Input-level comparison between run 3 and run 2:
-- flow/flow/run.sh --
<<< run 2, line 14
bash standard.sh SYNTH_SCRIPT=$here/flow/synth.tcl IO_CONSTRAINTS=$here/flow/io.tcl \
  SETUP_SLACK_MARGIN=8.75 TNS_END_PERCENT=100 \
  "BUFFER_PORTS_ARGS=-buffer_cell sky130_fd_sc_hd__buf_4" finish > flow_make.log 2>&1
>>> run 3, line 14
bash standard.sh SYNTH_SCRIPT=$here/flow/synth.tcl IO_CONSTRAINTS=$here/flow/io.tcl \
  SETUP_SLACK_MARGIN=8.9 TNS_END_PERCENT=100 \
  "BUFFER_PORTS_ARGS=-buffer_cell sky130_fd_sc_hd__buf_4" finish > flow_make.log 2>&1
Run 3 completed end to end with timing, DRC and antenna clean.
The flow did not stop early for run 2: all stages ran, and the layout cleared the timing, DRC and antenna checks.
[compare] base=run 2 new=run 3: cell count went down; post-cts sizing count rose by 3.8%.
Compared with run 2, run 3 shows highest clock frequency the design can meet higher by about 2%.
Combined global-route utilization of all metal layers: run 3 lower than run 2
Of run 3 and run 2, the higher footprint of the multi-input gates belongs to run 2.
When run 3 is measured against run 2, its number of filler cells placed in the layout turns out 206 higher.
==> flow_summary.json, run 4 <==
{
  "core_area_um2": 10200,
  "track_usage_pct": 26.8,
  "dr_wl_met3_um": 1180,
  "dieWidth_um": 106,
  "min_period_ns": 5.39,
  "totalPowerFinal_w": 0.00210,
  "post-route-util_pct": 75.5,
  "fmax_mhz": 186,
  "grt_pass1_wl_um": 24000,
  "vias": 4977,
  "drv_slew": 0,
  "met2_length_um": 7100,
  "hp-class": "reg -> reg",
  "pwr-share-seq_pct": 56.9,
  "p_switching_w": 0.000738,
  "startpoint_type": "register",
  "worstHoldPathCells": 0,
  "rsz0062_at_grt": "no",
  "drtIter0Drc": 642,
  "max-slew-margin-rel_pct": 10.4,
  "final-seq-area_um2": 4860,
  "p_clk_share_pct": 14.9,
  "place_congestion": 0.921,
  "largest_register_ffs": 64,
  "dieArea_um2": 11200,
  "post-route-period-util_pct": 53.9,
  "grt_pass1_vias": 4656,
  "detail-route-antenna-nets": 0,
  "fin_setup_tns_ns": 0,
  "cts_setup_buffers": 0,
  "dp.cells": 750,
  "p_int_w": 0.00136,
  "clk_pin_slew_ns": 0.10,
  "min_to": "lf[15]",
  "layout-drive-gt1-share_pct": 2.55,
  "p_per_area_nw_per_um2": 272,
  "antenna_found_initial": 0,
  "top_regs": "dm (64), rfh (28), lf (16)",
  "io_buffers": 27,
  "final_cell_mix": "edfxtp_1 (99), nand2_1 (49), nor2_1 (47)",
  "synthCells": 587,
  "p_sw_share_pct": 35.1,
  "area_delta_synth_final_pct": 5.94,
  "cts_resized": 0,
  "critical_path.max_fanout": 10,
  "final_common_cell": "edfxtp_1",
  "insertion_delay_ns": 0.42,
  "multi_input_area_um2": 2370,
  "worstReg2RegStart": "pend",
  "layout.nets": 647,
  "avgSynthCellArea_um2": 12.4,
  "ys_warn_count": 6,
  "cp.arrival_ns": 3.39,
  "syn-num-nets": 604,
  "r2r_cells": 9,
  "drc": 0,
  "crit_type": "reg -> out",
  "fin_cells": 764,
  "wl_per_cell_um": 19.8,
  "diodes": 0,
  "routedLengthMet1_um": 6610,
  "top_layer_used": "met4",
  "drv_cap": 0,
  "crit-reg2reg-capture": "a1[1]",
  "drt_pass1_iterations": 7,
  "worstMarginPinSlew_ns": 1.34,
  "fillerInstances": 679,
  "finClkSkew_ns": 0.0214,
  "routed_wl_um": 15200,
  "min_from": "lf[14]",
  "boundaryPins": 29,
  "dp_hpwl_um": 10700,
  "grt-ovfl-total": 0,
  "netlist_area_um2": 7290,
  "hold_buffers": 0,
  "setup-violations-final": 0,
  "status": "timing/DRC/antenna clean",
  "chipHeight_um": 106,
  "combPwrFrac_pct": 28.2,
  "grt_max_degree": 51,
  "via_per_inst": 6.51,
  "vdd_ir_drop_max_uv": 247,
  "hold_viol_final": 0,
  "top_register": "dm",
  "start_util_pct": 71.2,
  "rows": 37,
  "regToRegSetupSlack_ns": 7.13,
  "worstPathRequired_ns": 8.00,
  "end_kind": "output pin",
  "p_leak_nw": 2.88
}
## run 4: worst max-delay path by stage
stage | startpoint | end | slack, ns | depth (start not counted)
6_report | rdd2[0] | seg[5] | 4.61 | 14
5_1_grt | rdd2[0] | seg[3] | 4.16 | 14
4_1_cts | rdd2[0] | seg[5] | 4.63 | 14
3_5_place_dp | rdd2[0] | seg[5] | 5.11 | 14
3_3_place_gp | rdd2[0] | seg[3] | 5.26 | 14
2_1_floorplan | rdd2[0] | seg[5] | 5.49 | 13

▬▬▬▬▬▬▬▬▬▬

## [Problem details]
Find the word "nets" in the entries. Copy each line that holds it.

## [Exercise response]
  "detail-route-antenna-nets": 0,
  "layout.nets": 647,
  "syn-num-nets": 604,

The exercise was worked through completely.